No. 5493.Supreme Court of Alaska.
August 21, 1981.

Appeal from the Superior Court, Third Judicial District, Victor D. Carlson J.

James D. Oswald, Asst. Public Defender, Brian Shortell, Public Defender, for appellant.

Max F. Gruenberg, Anchorage, for appellee.

Before RABINOWITZ, C.J., CONNOR, MATTHEWS and COMPTON, JJ., and DIMOND, Senior Justice.

OPINION
MATTHEWS, Justice.

Walter W. Firor failed to make “rehabilitative alimony” payments as required by the terms of a property settlement incorporated into his divorce decree. Betty Lou Firor obtained two separate default judgments, totaling $15,626.00, for the arrears.

Mrs. Firor brought a motion in superior court seeking to have Mr. Firor held in contempt of court. A hearing to show cause why he should not be held in contempt was convened before a standing master on May 12, 1980.

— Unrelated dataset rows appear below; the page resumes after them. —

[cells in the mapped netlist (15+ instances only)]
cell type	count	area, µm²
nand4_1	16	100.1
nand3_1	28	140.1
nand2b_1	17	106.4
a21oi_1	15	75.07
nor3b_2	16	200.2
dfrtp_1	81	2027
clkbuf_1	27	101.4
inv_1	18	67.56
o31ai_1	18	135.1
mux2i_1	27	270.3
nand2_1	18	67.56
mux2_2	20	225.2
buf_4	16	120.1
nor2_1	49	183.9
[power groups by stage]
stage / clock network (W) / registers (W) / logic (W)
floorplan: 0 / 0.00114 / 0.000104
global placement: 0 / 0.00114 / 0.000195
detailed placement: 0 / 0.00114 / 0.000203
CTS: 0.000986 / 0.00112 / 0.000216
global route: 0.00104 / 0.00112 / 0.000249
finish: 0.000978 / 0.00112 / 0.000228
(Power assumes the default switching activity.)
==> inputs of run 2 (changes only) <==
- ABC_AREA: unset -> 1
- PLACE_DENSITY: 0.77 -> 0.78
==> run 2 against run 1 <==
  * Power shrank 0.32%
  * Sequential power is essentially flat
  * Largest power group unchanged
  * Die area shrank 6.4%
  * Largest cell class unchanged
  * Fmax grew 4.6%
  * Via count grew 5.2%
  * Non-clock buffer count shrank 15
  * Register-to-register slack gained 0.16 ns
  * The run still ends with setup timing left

Mr. Firor appeared. He was not told that he had the right to have an attorney, or that one would be provided him if he could not afford one. He was advised that a finding of contempt could result in a jail term of up to six months, that he had the right to a jury trial, and that he had the right to remain silent. He stated that he would proceed without a jury. After Mrs. Firor’s attorney established that payments had not been made, Mr. Firor testified. He stated that he had been unemployed for two years, being supported by his roommate. He testified that he owned no property and had insufficient income to pay the alimony. He said that he had not sought regular employment because “I have so many judgments against me . . . there’s no way I could ever make a dime.”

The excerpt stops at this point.